【ヨセチセ】後戻り不可

痛みに彷徨う者の夢に引き寄せられた夜の愛し仔の話

青々とした草木の香りが瑞々しい風と一緒に駆け抜け。雲間から差し込む太陽が雨上がりの庭をキラキラ照らし出す。
「(限りなく現実に近い夢)」
見慣れた景色に見慣れない影が一つ。温室の入り口に腰を下ろしていた白い影はこちらに気付くなり柔和に微笑んだ。
「やあ」
新緑の中で芽吹く儚げな白い影が右手を軽く上げ呼ぶ。敵対心の欠片もない穏やかな雰囲気に誘われ他者の夢にまた迷い込んでしまったチセは呼ばれるがまま夢の主たるヨセフの隣に腰を下ろした。
あの時と一緒、胸の中で独り言ちるチセの心情を知ってか知らずかヨセフの眉尻が頼りなく下がる。
「もしかして、お姉さんと何処かで会ってたりします?」
太陽の光を透かす白髪が傾げた首に合わせ垂れ揺れた。少しばかり困った表情に如何言葉を掛けていいか分からず、若草色の瞳を泳がすチセの視界端に白い波がうねる。音もなく身を乗り出しチセに近付いたヨセフ。微かな吐息すら感じる距離に息を呑んだ。

「なんてね」

夜が蠢く黒い瞳がいやらしく歪み。込み上がる笑いを我慢できず喉奥でクツクツ笑う。
「ねえ知ってる?」
まるで誰もいない庭で歌でも歌うようにヨセフは語り出す。
「その様子だと覚えてないだろうけど、お前は僕に厄介な魔法をかけてね。それはもう、ほとほと困り果ててしまう代物でさ。此処に咲いている花を見てごらん?見た目や色、種類すべて違うように見えるだろ。でも、違うんだ。これはすべて同じ花」
耳元で囁かれる朗々とした声色に思わずチセは肩を竦めた。その子猫染みた仕草にヨセフがまた笑う。
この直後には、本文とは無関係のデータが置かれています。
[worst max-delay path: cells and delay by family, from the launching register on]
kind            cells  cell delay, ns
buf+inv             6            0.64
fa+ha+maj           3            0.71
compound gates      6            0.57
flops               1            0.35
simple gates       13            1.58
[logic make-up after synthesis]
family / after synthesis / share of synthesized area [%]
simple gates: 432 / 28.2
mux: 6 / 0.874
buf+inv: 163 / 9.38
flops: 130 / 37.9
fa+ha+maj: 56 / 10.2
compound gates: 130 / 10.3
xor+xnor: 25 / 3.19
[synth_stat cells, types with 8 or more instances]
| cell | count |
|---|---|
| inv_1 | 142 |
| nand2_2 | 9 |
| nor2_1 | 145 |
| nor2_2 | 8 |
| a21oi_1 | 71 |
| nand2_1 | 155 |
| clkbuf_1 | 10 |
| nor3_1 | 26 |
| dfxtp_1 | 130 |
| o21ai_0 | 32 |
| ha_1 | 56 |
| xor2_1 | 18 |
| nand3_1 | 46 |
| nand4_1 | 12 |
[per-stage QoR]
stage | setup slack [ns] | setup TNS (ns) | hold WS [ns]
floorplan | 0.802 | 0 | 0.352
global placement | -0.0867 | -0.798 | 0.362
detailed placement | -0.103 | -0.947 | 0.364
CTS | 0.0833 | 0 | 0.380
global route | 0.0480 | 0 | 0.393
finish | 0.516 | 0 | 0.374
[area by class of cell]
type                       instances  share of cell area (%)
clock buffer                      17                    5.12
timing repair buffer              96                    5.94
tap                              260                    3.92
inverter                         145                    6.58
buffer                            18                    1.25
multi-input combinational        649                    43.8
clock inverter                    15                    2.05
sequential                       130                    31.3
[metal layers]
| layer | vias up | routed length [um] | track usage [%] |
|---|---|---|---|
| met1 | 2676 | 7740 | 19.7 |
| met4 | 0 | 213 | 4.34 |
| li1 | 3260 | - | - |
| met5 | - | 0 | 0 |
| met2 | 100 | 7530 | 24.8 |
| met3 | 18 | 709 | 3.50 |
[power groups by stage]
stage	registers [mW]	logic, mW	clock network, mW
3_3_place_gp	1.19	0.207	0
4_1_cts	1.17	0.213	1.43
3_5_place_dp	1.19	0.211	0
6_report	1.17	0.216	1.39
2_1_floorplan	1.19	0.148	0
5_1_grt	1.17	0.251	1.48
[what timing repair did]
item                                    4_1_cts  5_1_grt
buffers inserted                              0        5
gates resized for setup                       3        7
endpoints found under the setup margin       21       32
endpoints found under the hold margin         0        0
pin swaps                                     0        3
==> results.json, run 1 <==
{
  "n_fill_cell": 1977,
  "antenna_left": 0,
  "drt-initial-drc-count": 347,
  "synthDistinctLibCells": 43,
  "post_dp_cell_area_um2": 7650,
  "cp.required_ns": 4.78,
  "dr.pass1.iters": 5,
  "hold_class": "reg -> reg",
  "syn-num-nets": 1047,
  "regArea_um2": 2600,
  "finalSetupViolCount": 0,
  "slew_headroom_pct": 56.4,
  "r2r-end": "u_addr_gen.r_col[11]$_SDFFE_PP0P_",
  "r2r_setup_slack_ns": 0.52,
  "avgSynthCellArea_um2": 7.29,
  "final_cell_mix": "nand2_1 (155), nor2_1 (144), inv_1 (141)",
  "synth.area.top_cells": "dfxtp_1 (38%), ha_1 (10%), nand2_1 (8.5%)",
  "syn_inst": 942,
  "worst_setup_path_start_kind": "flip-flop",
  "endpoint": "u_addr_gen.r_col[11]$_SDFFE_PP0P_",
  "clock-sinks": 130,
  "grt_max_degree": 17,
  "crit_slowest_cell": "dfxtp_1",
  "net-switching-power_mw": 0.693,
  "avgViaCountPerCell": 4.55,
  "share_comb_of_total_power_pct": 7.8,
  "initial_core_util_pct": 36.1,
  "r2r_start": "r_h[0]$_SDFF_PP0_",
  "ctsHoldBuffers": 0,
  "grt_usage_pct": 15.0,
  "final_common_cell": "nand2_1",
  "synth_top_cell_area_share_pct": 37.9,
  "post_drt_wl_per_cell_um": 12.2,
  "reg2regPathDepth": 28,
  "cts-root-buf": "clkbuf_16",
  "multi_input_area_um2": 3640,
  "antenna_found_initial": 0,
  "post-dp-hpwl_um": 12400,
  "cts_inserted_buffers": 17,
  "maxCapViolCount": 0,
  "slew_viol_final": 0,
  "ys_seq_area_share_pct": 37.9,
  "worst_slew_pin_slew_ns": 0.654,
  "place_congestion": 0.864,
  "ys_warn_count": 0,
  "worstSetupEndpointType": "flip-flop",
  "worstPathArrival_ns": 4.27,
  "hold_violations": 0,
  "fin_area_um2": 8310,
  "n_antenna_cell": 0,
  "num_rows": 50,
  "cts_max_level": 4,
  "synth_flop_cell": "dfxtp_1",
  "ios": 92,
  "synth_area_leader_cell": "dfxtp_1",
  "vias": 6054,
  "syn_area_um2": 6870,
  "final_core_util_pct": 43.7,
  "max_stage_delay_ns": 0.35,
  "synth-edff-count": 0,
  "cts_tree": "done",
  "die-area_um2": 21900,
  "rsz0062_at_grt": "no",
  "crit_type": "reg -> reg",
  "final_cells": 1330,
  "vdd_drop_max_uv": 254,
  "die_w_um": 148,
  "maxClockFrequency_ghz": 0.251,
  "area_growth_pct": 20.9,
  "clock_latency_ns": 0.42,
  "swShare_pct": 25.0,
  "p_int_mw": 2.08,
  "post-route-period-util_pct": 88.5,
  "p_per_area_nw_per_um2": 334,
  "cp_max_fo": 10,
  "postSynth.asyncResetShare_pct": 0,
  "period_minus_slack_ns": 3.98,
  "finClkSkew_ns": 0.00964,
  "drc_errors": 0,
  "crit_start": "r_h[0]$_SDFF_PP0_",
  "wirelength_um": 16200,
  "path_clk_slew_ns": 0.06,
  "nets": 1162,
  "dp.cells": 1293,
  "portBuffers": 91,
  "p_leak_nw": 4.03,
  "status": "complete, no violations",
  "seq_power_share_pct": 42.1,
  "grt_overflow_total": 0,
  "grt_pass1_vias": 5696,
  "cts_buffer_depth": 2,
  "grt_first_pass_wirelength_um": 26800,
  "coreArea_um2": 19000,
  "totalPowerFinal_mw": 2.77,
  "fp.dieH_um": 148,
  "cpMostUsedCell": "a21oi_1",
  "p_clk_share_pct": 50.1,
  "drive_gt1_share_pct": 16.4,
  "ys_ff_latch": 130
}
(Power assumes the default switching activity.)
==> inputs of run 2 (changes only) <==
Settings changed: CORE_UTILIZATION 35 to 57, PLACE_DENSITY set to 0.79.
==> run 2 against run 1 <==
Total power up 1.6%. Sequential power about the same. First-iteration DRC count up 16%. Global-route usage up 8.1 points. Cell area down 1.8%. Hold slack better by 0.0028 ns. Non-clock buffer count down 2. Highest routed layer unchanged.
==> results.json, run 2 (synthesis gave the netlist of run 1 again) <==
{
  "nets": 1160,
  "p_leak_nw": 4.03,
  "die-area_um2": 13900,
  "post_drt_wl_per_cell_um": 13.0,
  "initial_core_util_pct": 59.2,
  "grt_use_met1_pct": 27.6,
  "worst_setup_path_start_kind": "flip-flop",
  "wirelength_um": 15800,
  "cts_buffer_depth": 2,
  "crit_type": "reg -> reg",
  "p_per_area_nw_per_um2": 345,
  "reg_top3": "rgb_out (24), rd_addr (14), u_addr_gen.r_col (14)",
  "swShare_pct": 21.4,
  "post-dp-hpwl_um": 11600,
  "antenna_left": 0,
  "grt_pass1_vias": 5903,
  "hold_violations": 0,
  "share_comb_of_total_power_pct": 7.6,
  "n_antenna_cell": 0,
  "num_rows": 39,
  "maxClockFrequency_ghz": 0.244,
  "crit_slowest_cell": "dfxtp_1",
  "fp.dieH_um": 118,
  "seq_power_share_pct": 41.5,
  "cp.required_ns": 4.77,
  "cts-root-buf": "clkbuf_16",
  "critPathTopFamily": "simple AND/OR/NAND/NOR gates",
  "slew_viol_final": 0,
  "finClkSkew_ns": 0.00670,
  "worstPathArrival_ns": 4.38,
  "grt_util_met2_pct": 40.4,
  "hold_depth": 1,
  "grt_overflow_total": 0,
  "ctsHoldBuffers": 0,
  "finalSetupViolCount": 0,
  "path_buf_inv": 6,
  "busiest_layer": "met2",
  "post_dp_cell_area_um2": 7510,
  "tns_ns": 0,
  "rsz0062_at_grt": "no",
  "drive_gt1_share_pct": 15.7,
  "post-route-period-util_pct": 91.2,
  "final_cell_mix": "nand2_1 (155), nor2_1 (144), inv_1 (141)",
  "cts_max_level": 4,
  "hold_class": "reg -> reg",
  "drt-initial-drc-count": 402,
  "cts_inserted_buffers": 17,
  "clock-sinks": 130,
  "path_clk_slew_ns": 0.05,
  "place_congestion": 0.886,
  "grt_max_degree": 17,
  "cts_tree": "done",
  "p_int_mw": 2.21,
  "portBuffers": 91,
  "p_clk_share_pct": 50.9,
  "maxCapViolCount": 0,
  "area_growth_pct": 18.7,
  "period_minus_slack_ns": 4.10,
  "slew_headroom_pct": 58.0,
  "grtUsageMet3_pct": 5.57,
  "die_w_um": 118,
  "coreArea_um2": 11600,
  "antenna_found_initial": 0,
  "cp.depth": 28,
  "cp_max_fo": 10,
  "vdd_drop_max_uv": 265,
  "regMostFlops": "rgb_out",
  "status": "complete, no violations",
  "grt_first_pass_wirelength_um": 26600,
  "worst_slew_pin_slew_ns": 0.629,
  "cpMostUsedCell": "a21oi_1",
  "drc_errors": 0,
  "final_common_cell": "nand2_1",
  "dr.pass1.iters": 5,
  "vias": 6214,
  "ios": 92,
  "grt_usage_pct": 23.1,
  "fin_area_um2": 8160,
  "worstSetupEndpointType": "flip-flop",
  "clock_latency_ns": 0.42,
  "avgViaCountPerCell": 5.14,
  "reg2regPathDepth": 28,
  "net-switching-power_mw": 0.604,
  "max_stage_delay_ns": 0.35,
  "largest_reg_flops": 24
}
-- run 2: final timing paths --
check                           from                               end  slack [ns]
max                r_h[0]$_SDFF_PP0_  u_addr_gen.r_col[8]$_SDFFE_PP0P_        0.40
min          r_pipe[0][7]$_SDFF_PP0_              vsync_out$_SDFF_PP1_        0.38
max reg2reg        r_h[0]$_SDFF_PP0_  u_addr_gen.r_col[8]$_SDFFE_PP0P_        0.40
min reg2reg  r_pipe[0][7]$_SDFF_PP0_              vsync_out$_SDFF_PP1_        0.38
とびっきりの遊び道具でも見付けた子供みたいに「キス、してあげようか」とからかいながら。
反応を愉快に楽しむヨセフは欠けた腕でチセを捕えてはいない。そこに漸く気付いたチセは不快感を表すように眉を潜め距離を取った。手で押し退けず自ら離れる姿にヨセフの唇が何か言いたげに開くものの、結局思いが舌先に乗り言葉として生まれることなく胡散臭い笑顔にすり替わった。
「すべて同じ花とはどういう事ですか?」
想像がつかないくらい長生きしている者は皆往々にして誤魔化し上手だ。ゆえにチセは問い掛ける内容を花に戻し、結果ヨセフの意識も庭園を埋め尽くす花に戻った。
「どうせ放っておけばすぐ枯れる、その考え自体が甘かったんだ。お陰でこうやって枯れずに咲いて埋め尽くす始末。今更一本引っこ抜いたところで如何にもならない──。ほんと君から貰った花は君と同じくらい厄介だね」
「私が、あげた?」
改めて庭を見渡す。間違い探しをするように頭の中の記憶と照らし合わせれば確かに色取り取りに咲き乱れる花々は現実世界のものと違う。しかし、何故かすべて同じものだと思える辺り本当に同じ花なのだろう。
近場に生えていた夕焼け色の花を一本手折りクルクル回すヨセフを見てチセの胸の奥が温かな熱が灯る。
「花のこと私は覚えていない。でも、あげてよかったって思う」
「覚えていないくせに」
手折った花を見下ろすヨセフの横顔は何処か不貞腐れているように見えた。